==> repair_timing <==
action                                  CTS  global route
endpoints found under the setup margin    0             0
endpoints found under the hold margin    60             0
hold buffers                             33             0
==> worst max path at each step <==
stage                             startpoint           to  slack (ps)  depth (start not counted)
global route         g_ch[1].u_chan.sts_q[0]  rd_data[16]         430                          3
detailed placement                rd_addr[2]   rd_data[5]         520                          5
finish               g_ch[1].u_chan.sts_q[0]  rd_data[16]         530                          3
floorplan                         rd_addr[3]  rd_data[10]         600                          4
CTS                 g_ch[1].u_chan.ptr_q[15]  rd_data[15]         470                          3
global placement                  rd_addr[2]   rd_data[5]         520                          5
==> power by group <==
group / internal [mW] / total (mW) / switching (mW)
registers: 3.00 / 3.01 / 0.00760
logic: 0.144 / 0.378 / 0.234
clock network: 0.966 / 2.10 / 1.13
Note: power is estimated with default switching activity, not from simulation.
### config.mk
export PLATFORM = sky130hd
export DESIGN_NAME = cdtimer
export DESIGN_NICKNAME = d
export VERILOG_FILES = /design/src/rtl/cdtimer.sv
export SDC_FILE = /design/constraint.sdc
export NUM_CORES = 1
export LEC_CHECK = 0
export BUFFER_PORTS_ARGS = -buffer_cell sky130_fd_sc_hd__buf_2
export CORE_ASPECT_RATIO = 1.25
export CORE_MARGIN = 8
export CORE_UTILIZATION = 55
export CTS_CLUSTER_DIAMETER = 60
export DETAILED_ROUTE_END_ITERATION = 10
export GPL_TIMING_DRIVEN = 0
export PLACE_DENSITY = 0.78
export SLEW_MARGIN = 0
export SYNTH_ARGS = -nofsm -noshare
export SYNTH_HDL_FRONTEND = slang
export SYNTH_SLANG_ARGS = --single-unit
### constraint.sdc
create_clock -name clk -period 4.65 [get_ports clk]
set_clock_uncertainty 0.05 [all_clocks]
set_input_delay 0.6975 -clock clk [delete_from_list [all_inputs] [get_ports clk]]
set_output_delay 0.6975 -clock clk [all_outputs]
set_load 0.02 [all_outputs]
---
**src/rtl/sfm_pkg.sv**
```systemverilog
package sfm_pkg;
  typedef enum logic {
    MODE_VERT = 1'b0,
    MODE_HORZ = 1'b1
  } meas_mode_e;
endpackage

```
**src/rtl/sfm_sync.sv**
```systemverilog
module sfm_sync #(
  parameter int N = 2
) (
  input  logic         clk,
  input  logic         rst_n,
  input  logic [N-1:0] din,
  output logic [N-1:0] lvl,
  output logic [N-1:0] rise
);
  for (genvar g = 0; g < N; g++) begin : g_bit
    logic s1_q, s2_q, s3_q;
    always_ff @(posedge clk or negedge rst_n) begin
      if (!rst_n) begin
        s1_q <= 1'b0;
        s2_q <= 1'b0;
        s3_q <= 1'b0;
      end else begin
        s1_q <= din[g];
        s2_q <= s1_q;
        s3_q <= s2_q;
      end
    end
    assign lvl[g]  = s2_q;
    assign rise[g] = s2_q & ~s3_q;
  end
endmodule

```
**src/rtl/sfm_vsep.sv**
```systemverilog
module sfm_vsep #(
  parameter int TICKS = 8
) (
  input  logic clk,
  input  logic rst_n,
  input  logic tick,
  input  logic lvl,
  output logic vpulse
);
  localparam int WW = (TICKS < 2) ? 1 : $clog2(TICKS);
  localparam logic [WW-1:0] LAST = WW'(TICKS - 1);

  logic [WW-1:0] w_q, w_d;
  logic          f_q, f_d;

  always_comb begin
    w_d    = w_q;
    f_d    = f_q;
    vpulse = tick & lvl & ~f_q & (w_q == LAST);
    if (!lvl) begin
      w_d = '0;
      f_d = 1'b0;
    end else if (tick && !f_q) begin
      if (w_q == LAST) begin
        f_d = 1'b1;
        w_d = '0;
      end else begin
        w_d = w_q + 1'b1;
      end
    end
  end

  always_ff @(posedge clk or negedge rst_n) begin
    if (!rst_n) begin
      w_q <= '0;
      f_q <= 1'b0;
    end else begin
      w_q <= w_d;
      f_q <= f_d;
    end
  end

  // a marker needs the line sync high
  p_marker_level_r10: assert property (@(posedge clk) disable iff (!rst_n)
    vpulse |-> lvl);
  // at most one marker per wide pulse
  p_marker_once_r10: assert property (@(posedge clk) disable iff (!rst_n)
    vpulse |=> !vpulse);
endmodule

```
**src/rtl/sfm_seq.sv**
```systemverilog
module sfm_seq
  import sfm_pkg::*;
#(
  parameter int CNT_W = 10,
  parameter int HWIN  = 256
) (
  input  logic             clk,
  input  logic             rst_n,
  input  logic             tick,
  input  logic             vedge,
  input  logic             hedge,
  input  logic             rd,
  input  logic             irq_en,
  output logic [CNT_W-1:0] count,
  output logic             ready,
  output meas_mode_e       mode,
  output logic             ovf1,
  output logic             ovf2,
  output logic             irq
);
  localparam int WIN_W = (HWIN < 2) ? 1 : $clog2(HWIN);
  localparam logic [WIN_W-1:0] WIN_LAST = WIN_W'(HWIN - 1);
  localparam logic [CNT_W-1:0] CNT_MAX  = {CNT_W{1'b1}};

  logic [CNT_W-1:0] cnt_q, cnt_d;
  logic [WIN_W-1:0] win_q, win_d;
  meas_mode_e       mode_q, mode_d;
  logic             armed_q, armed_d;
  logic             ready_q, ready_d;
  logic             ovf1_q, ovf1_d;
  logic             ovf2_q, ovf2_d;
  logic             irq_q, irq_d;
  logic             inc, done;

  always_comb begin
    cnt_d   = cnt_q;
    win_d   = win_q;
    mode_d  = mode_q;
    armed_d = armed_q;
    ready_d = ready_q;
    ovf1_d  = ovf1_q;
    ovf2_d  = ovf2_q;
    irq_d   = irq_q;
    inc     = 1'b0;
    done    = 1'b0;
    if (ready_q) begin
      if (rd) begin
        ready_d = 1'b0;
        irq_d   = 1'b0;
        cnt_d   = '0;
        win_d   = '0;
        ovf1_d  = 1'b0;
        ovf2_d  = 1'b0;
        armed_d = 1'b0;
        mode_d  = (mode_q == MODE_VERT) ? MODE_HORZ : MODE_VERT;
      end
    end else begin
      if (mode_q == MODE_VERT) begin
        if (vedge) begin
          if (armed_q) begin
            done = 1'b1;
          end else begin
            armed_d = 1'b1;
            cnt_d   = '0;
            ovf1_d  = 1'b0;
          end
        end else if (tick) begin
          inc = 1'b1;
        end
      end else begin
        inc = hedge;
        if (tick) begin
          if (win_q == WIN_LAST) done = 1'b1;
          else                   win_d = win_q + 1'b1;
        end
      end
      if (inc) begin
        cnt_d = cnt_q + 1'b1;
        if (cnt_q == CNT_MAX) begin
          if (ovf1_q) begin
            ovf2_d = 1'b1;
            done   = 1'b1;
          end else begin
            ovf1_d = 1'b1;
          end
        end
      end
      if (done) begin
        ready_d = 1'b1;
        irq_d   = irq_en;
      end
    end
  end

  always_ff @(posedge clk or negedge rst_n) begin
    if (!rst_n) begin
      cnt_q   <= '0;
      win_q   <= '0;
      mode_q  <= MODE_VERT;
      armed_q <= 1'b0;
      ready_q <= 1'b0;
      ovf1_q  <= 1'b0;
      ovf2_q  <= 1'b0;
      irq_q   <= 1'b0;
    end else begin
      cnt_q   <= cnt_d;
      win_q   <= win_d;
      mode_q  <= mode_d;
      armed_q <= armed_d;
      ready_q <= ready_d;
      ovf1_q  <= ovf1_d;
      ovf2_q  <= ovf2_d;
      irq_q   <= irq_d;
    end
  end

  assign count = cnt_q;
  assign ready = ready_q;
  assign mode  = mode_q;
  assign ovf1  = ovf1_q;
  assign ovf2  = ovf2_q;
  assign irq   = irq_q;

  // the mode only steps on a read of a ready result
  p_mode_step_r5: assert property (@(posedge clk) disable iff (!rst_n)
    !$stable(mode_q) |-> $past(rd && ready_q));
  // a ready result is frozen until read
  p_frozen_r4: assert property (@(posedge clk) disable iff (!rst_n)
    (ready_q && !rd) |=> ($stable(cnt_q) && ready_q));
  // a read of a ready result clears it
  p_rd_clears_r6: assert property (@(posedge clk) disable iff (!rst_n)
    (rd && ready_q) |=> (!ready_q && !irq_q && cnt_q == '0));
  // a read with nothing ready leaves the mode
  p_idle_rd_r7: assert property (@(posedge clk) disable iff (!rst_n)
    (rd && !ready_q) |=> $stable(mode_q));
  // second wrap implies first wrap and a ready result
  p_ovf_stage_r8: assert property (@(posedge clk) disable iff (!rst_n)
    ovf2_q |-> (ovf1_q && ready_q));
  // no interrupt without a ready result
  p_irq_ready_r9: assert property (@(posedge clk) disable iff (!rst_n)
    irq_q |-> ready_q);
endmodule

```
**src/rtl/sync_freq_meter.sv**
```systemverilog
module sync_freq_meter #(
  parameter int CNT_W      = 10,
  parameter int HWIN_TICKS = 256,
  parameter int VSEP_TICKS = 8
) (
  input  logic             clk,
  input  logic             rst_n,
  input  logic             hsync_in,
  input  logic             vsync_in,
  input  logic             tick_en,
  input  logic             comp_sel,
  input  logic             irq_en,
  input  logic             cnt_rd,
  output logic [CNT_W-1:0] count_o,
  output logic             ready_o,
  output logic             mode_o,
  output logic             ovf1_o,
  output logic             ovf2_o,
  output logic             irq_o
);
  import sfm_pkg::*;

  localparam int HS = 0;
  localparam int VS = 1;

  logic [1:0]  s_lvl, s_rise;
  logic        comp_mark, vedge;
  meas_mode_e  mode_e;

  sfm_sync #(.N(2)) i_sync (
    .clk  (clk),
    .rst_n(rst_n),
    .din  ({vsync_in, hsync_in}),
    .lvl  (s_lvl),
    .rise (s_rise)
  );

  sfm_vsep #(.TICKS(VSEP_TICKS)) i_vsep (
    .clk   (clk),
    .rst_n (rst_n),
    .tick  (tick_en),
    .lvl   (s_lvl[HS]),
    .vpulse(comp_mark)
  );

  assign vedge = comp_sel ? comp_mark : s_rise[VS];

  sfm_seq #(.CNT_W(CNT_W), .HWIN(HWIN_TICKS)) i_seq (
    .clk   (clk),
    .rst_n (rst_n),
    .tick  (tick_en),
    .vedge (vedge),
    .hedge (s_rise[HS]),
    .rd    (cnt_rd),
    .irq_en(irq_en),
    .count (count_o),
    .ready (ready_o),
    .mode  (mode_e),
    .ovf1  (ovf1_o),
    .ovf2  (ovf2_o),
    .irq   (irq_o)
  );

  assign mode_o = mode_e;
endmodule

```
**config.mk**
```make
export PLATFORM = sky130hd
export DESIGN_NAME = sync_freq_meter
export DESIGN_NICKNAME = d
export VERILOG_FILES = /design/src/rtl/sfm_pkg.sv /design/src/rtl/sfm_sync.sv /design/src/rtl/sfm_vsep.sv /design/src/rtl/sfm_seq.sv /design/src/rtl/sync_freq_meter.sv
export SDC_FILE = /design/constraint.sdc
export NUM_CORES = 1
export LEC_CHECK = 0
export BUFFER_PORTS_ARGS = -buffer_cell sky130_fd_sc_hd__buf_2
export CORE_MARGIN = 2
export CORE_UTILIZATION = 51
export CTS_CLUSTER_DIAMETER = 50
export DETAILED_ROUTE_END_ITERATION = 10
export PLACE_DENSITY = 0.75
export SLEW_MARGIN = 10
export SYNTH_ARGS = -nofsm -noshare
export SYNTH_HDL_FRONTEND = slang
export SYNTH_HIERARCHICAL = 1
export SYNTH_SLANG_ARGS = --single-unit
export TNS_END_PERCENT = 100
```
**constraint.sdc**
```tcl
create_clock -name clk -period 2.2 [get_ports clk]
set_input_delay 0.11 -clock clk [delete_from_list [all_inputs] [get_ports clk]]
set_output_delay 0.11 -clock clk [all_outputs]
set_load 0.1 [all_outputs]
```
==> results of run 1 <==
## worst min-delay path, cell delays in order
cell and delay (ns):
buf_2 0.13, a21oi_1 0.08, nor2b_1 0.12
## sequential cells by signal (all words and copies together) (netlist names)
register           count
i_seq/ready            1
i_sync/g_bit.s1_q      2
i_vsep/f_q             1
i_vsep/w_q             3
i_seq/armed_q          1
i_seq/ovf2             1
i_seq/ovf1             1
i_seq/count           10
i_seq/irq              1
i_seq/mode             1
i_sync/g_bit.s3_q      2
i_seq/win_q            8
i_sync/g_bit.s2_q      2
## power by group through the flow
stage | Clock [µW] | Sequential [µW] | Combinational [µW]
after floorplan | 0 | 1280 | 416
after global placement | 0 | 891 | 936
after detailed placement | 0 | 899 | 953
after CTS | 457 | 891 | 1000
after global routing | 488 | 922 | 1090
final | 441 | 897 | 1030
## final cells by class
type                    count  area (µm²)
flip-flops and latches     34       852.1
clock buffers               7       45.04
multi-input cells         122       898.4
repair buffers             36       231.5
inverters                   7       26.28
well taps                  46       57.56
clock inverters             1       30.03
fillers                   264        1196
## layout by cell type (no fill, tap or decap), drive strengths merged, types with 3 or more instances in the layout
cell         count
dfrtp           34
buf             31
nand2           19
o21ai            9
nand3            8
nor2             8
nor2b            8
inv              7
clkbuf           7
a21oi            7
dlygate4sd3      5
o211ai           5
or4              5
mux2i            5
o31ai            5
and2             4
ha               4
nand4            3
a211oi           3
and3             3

§ **Problem details**: The answer must be every line of the entries that includes the word "endpoints".

§ **Solution**:
endpoints found under the setup margin    0             0
endpoints found under the hold margin    60             0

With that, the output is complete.